■ Material for this task:
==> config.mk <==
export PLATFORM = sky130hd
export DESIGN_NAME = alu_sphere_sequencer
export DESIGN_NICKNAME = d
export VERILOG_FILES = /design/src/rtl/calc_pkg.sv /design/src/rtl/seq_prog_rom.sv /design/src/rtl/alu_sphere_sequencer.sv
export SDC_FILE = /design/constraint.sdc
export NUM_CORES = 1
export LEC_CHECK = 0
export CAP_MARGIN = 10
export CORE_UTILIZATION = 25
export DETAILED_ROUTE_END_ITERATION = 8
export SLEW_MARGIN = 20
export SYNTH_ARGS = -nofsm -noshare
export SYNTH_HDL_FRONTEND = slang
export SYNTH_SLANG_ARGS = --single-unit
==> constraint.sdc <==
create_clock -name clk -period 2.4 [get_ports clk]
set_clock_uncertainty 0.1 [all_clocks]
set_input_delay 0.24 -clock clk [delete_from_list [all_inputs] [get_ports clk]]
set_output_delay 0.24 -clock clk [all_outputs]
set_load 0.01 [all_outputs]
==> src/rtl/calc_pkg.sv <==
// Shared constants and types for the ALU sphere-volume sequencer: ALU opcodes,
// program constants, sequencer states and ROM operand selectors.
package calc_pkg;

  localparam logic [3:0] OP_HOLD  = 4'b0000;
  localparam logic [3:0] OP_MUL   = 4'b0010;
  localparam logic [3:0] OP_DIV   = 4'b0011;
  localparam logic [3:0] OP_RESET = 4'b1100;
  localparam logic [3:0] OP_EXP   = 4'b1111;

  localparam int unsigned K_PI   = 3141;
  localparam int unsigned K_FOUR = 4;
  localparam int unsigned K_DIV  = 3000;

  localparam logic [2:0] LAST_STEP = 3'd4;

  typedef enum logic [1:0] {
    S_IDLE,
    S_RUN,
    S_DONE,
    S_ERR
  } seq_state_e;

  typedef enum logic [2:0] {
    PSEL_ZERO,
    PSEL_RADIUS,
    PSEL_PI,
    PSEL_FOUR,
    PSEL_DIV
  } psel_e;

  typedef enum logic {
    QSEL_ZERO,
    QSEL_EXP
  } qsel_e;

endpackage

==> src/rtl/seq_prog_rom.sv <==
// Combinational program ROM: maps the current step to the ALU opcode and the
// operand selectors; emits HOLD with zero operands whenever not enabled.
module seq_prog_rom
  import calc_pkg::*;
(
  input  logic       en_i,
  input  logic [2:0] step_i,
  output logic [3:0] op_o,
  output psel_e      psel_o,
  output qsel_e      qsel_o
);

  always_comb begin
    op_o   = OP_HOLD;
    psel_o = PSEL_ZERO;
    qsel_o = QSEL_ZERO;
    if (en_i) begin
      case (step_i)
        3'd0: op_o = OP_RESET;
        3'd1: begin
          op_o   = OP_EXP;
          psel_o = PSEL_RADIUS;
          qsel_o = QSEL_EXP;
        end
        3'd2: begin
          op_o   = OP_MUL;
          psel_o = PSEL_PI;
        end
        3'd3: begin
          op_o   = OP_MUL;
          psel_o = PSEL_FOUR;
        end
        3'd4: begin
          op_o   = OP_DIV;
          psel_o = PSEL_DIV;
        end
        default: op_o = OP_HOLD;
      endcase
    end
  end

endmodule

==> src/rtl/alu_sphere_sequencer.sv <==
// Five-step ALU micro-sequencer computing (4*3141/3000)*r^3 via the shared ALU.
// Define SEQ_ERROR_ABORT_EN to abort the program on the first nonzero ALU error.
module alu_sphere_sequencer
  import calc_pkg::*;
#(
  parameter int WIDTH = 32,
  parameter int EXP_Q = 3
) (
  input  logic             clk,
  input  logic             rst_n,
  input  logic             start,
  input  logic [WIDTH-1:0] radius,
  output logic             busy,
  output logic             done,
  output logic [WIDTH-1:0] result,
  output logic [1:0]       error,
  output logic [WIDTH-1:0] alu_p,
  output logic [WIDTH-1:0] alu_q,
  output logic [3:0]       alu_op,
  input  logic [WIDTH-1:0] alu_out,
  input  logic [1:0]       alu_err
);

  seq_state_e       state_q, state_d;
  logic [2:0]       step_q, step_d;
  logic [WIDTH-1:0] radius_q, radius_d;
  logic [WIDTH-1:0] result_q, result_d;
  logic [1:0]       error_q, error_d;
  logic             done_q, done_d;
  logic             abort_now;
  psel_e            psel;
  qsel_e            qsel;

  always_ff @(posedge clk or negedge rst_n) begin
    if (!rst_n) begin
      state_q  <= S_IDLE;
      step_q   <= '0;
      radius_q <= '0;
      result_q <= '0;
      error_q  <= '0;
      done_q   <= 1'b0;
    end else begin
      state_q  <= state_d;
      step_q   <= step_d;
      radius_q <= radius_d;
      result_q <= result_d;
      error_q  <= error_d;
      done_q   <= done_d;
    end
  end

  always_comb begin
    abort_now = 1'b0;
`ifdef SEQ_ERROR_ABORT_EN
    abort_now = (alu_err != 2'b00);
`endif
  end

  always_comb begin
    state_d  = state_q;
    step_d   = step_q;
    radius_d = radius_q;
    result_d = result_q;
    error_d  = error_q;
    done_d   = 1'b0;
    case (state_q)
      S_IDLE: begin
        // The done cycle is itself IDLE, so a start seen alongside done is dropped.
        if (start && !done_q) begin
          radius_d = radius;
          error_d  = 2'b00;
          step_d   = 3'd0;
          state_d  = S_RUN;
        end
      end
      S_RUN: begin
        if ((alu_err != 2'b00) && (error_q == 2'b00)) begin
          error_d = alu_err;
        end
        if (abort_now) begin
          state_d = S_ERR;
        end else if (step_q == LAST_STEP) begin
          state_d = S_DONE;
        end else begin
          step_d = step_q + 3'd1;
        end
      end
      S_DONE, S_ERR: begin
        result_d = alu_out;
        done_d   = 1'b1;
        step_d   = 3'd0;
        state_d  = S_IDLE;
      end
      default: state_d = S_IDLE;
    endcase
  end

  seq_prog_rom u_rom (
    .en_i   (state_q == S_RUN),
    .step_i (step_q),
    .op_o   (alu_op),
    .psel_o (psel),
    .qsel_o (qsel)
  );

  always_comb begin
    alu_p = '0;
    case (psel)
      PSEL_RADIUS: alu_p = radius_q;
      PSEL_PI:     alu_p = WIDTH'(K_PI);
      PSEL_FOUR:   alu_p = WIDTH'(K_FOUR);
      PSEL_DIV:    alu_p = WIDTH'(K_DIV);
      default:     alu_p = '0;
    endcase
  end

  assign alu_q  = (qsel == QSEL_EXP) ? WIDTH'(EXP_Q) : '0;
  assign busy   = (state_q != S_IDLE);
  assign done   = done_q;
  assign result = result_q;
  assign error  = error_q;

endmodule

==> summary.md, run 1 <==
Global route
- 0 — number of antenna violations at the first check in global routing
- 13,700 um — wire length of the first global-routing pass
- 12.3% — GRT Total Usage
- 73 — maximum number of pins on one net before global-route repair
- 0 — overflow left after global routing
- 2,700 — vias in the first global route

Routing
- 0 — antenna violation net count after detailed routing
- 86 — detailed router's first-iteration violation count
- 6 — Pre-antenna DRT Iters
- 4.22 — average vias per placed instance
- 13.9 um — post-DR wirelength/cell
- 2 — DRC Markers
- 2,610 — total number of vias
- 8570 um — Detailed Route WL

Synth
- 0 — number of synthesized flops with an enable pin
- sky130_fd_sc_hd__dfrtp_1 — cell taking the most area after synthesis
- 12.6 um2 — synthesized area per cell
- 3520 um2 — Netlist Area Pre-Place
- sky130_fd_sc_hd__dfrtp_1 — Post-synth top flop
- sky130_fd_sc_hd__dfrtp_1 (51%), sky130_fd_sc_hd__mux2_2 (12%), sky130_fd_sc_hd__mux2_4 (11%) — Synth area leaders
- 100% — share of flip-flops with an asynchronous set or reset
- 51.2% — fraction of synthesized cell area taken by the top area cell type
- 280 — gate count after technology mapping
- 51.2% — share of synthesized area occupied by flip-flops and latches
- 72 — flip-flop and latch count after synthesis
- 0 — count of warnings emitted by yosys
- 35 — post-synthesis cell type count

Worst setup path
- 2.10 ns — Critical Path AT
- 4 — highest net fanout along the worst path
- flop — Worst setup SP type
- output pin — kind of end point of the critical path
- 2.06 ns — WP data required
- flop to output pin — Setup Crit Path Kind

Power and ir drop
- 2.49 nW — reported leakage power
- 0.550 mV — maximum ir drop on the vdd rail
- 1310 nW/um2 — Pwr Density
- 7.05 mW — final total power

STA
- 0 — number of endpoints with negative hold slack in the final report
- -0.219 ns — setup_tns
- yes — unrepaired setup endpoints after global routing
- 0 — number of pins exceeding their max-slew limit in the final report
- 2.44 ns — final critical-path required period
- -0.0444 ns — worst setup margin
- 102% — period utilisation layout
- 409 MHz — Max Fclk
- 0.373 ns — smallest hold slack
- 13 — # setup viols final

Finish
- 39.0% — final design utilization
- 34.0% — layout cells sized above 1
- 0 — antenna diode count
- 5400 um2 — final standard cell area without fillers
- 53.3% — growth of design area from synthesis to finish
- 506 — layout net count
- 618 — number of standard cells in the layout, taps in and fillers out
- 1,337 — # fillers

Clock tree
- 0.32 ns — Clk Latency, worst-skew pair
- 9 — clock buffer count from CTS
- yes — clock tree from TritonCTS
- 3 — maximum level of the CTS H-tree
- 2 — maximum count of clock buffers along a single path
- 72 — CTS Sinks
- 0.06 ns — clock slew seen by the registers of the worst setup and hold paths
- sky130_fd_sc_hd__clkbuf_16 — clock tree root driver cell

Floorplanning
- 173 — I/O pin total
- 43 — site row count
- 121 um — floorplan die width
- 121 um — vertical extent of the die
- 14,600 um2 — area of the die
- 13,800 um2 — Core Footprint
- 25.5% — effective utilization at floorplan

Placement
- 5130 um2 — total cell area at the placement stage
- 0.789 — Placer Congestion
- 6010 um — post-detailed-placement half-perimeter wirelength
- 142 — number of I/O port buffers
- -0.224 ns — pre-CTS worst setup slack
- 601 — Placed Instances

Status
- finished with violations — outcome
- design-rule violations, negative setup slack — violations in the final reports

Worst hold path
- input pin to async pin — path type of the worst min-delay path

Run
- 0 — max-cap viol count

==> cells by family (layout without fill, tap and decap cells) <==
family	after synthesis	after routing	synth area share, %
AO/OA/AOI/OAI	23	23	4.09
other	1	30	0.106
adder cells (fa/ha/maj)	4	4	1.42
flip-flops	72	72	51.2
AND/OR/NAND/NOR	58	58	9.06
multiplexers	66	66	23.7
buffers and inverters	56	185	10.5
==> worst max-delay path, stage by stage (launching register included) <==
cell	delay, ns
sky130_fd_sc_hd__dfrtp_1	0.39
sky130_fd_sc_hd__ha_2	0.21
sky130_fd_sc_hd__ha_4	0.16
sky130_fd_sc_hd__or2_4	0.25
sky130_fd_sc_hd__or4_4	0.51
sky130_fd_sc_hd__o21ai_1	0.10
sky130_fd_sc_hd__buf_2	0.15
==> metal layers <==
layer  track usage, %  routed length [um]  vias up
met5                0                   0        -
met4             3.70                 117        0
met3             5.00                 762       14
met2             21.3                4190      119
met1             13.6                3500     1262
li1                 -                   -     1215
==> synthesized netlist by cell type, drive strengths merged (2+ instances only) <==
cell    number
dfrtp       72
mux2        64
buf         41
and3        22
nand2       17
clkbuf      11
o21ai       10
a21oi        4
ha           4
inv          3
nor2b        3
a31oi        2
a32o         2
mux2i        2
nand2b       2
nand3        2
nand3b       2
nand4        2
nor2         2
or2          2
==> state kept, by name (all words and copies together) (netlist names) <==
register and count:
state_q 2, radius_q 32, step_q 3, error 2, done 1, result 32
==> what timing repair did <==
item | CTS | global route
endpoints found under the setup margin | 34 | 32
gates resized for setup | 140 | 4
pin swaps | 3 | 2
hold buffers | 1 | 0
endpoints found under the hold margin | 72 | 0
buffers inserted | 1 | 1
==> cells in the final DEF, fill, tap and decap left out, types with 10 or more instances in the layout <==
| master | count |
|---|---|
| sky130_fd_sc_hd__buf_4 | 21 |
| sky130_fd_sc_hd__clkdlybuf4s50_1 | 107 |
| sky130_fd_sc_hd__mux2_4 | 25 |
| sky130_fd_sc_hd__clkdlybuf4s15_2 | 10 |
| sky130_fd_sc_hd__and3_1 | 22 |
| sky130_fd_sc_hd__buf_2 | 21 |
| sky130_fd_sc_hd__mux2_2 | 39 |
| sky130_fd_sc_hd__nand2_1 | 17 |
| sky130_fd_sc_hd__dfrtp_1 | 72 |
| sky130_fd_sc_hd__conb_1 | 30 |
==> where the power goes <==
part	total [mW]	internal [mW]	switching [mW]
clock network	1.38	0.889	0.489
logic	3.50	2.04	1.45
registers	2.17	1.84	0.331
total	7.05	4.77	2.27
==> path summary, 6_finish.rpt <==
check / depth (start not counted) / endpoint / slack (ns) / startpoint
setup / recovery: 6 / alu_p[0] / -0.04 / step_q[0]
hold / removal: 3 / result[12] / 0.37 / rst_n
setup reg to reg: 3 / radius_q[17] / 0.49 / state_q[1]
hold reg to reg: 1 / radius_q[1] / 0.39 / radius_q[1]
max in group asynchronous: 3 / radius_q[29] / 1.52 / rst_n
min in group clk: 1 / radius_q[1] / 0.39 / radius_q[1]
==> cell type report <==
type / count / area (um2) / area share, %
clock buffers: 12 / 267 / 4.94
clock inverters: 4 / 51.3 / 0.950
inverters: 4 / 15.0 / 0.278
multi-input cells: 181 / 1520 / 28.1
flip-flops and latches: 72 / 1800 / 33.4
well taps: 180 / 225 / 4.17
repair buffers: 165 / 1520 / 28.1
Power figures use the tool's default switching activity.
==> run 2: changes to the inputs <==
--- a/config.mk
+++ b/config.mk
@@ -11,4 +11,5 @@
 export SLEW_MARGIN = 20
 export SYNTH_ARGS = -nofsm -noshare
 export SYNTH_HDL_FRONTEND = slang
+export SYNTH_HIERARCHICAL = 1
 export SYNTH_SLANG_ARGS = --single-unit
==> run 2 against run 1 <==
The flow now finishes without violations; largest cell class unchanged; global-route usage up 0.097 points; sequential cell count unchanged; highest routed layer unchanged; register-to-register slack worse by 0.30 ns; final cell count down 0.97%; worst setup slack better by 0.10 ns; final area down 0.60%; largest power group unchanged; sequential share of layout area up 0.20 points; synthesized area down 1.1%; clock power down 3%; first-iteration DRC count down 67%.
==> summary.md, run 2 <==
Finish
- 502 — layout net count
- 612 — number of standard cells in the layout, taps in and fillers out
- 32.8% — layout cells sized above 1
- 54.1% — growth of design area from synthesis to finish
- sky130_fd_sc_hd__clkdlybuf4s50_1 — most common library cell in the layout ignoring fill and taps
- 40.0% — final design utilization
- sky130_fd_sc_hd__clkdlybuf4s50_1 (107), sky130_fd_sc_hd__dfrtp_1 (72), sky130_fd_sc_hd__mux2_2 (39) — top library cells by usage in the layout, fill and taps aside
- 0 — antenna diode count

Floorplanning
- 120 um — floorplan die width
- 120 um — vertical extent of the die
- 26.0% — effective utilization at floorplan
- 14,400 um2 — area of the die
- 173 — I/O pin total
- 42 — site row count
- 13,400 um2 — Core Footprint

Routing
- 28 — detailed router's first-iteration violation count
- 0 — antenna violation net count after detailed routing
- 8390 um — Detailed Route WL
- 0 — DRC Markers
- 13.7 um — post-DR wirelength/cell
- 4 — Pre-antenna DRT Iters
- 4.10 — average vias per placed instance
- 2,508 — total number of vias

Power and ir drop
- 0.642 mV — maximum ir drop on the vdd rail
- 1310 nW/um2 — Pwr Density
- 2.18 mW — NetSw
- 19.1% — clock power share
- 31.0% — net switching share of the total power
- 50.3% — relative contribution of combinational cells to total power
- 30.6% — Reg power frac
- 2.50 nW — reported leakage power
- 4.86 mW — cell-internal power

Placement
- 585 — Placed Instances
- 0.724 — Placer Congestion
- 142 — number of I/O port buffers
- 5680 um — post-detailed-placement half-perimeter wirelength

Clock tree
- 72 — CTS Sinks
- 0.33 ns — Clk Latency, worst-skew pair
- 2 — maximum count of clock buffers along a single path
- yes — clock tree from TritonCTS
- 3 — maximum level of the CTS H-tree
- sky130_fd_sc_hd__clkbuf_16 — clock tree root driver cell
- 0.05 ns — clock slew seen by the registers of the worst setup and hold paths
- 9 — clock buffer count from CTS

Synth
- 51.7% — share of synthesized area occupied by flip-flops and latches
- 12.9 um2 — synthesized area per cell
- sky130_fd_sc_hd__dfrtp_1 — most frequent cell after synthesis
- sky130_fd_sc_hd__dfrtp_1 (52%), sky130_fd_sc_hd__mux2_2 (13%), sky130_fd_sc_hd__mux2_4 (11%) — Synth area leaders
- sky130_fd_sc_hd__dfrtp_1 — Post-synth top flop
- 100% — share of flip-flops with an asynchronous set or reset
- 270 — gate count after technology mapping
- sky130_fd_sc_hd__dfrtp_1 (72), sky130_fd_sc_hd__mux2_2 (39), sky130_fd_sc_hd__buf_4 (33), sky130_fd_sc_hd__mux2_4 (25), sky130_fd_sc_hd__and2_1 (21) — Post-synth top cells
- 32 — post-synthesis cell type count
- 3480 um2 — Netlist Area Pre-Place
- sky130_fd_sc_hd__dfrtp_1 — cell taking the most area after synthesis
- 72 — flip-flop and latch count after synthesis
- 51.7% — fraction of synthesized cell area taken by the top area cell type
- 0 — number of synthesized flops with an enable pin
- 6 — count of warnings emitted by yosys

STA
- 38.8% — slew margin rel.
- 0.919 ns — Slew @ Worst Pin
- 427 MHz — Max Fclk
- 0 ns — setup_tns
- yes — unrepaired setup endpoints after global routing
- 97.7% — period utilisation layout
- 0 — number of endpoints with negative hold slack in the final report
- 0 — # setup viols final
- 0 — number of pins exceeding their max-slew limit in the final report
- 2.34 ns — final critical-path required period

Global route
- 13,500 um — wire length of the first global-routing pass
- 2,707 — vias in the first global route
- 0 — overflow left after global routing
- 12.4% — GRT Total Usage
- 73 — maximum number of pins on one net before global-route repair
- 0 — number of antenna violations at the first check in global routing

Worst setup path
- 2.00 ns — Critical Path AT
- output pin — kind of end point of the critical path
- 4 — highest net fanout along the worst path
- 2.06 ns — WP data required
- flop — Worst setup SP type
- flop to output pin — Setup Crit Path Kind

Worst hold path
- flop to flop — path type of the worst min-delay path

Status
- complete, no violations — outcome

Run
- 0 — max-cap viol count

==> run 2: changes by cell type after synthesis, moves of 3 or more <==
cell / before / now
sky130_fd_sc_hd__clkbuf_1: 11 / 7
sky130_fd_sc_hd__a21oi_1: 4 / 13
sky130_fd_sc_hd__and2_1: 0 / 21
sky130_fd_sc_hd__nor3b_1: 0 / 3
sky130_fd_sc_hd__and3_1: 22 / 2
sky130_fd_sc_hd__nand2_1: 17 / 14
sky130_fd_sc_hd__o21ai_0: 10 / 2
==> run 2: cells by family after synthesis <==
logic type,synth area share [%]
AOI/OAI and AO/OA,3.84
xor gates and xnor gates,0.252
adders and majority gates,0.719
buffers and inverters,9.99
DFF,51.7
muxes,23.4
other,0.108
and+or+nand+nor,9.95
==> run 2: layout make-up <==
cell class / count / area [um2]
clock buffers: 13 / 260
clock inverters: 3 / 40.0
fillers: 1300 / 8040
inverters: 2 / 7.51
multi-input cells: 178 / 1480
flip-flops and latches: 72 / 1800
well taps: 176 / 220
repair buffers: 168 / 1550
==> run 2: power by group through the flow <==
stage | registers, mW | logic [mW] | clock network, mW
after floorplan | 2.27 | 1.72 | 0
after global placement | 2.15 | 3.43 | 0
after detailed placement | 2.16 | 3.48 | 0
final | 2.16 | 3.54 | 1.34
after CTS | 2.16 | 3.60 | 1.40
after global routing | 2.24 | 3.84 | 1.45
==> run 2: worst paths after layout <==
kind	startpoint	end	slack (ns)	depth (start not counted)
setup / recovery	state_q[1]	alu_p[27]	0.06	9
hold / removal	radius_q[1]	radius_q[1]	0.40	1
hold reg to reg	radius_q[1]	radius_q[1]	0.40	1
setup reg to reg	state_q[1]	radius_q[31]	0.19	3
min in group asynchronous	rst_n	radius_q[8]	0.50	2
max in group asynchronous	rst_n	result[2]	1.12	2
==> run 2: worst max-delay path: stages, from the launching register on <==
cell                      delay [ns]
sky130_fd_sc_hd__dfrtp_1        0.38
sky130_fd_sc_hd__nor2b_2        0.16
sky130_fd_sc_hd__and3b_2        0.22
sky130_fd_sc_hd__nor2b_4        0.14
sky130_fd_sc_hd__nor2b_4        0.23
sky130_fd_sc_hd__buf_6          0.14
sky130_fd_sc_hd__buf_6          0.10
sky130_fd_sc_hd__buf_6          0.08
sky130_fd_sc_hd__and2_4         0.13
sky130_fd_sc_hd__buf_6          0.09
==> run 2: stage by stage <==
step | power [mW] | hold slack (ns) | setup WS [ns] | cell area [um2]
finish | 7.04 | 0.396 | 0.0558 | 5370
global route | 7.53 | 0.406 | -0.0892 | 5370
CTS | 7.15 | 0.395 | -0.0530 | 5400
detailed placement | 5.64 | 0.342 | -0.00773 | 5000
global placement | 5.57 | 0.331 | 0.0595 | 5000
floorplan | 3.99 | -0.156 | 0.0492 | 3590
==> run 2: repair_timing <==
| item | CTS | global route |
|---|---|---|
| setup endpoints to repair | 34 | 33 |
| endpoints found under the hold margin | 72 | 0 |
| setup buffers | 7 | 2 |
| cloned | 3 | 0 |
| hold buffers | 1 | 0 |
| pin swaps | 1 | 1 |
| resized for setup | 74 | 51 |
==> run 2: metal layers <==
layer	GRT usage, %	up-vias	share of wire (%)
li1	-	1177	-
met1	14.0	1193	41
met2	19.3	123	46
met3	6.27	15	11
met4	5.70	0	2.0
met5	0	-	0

■ Required action: Each line between the start of the listing above and the line containing "export VERILOG_FILES = /design/src/rtl/calc_pkg.sv", with both ends counted, is to be set down unchanged.

■ Task output:
==> config.mk <==
export PLATFORM = sky130hd
export DESIGN_NAME = alu_sphere_sequencer
export DESIGN_NICKNAME = d
export VERILOG_FILES = /design/src/rtl/calc_pkg.sv /design/src/rtl/seq_prog_rom.sv /design/src/rtl/alu_sphere_sequencer.sv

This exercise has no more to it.